Helpful illustration: the Paris Climate Treaty has effectively no enforcement mechanisms against countries that fail to live up to their promises. Other states can tut-tut a bad actor, but it is up to each country to abide by its commitments. If the government doesn't have robust, respected institutions, then they will back down when living up to their commitments is unpopular. This is for good reason, too; countries often seem perfectly willing to impose costs on working class persons while avoiding the cost to business. If people do not trust institutions to have their own interests at heart, they won't support actions that might penalize them. Building up trust requires government institutions to push back against present harms created by industry, showing that no special interest controls the process.
This isn't a glamorous solution. Op-eds and Ted talks about AI Safety attract eyeballs and many billionaires are happy to support existential risk foundations. But this talk is a distraction--and irrelevant for preventing long-term harms--if it is not also actively promoting current actions to combat the dangers of AI. If the AI Safety community is concerned about the future, they need to spend just as much time bolstering present institutions as solving conjectural problems.

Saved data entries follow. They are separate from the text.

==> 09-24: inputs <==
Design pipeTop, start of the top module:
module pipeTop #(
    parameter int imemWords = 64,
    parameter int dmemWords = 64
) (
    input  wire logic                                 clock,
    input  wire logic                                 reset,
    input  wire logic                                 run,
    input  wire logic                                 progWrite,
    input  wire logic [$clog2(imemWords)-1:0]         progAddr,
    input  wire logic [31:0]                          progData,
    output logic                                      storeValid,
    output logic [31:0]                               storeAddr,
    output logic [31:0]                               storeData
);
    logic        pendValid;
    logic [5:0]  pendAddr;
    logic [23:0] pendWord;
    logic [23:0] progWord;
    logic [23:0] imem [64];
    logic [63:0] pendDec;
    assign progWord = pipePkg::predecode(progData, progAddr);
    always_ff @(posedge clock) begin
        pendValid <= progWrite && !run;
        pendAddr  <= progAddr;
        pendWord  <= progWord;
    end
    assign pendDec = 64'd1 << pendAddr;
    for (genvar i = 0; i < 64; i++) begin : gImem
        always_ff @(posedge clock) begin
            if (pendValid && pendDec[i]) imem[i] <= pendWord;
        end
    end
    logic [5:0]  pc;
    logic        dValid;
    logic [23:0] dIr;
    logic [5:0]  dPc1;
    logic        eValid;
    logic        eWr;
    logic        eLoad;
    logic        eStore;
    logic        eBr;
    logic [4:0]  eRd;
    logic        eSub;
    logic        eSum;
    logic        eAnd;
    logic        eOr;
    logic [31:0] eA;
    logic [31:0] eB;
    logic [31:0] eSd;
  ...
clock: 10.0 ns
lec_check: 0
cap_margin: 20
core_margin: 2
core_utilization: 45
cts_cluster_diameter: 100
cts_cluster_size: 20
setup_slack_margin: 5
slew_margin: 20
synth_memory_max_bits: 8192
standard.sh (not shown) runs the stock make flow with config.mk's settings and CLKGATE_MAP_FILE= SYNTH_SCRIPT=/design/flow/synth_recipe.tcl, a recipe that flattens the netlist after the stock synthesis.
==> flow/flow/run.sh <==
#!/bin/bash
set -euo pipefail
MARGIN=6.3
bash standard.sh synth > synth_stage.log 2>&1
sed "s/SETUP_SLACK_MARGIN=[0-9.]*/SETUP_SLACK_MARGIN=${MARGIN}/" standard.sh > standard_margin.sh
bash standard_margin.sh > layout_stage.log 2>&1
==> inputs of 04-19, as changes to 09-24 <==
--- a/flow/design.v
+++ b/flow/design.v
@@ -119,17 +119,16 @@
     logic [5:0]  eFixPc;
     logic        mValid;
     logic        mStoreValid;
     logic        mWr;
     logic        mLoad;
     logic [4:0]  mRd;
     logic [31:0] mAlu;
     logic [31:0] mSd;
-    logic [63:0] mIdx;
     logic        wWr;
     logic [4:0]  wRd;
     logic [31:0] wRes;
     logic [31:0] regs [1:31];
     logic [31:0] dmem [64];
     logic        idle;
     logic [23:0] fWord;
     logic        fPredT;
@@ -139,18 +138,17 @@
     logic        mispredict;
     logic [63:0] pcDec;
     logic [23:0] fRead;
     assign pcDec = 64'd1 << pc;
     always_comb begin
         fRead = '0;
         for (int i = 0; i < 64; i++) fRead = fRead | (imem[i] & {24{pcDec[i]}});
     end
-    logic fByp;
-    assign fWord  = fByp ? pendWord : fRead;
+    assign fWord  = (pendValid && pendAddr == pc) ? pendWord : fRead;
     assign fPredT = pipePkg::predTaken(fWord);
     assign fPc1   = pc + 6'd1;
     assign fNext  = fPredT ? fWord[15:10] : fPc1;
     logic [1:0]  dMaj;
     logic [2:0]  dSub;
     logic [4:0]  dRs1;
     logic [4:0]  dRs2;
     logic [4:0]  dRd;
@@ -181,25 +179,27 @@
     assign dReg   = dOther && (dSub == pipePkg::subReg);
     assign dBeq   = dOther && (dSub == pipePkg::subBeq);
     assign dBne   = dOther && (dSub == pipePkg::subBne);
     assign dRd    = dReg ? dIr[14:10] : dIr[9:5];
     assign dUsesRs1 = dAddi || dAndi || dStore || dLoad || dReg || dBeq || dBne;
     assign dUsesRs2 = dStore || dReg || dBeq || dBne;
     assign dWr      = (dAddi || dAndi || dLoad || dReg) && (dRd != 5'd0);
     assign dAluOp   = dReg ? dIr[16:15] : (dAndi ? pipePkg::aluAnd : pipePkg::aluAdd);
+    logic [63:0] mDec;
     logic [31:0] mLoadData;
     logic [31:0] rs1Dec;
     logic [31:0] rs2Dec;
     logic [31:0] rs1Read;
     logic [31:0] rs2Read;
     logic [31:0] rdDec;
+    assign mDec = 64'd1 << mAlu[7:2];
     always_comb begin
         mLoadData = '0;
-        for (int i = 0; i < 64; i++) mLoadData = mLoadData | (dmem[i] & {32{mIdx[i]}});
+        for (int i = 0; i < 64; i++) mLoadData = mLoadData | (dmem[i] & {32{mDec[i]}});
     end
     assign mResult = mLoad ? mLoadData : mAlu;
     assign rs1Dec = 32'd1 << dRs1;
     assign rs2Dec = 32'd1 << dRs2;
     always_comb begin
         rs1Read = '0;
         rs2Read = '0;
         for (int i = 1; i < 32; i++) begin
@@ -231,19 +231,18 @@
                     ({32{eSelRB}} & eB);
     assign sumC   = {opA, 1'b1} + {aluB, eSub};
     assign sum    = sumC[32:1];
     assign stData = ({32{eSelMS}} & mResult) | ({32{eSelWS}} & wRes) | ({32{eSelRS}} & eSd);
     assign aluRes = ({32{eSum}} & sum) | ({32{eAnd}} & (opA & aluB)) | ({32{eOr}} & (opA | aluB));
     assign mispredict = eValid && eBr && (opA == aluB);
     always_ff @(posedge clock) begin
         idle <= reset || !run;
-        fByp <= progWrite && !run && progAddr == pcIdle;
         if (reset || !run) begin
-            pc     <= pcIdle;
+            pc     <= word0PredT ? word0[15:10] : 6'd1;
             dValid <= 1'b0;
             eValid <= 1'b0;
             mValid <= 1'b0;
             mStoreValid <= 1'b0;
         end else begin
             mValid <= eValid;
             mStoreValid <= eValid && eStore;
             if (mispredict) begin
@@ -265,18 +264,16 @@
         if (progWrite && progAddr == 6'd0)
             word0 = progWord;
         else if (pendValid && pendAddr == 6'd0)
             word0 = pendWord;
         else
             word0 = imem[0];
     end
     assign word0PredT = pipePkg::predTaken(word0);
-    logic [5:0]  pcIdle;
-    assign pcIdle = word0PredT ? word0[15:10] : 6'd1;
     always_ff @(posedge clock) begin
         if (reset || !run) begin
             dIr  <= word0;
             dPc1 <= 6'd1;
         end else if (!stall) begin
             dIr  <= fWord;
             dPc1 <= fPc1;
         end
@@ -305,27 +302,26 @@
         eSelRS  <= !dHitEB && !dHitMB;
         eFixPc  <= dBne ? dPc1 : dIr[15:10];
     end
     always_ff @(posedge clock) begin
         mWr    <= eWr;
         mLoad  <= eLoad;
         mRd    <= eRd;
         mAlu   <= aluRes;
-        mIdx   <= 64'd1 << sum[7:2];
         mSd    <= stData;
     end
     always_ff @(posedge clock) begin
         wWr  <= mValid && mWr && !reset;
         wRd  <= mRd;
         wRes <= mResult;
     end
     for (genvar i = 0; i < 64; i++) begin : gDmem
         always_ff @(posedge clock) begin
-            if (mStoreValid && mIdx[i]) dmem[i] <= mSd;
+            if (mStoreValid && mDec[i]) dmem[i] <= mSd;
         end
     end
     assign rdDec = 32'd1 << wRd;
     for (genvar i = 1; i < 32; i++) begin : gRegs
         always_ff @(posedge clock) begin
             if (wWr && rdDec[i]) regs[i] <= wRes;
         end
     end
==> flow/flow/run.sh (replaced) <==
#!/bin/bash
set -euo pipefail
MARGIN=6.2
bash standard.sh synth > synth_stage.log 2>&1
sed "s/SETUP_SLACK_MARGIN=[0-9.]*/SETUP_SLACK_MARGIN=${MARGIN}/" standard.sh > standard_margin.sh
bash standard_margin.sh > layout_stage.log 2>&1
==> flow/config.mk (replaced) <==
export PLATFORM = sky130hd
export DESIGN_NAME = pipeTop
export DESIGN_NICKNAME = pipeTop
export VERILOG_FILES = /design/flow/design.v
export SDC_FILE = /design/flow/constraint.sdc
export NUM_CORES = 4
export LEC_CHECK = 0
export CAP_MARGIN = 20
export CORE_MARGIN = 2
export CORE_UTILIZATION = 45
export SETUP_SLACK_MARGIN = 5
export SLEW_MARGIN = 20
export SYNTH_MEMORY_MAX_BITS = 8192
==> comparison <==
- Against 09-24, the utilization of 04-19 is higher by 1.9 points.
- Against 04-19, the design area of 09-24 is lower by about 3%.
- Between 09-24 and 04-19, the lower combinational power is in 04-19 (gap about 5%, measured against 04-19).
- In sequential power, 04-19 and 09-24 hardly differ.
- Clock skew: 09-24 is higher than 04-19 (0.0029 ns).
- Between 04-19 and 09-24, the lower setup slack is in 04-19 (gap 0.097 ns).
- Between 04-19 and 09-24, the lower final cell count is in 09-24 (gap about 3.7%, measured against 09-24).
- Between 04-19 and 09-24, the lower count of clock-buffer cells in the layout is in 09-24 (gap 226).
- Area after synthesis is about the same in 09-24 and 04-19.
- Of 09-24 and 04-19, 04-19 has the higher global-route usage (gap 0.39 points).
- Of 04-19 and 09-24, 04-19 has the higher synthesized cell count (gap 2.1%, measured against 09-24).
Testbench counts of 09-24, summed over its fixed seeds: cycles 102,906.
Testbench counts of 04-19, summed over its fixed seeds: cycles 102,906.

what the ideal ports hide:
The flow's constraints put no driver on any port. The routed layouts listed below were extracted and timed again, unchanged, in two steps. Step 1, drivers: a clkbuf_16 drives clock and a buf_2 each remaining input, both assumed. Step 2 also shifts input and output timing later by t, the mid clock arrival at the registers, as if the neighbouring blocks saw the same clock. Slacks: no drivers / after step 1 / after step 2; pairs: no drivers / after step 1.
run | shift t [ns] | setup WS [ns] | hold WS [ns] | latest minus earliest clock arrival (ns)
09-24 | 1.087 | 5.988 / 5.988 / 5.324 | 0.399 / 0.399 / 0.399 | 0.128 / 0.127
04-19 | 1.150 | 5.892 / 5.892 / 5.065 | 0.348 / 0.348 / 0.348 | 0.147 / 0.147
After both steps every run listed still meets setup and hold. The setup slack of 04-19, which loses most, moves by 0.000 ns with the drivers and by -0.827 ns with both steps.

Moreover, they should do so regardless of whether the respect is reciprocated. The AI Safety community often demands respect, touting how many experts support it, without providing the receipts that they are willing to fight AI harms right here and now. Building trust in one's expertise can't be done without a track record of success. If the AI Safety movement is really interested in respect, they have to earn it--and bad-mouthing critics isn't going to help. It just hurts the cause.
Simple takeaway: if you are concerned about long-termism, build up present-day institutions and fight present-day harms. Any other approach really is misguided and should be dismissed out of hand; anyone who won't help the present isn't serious about helping the future.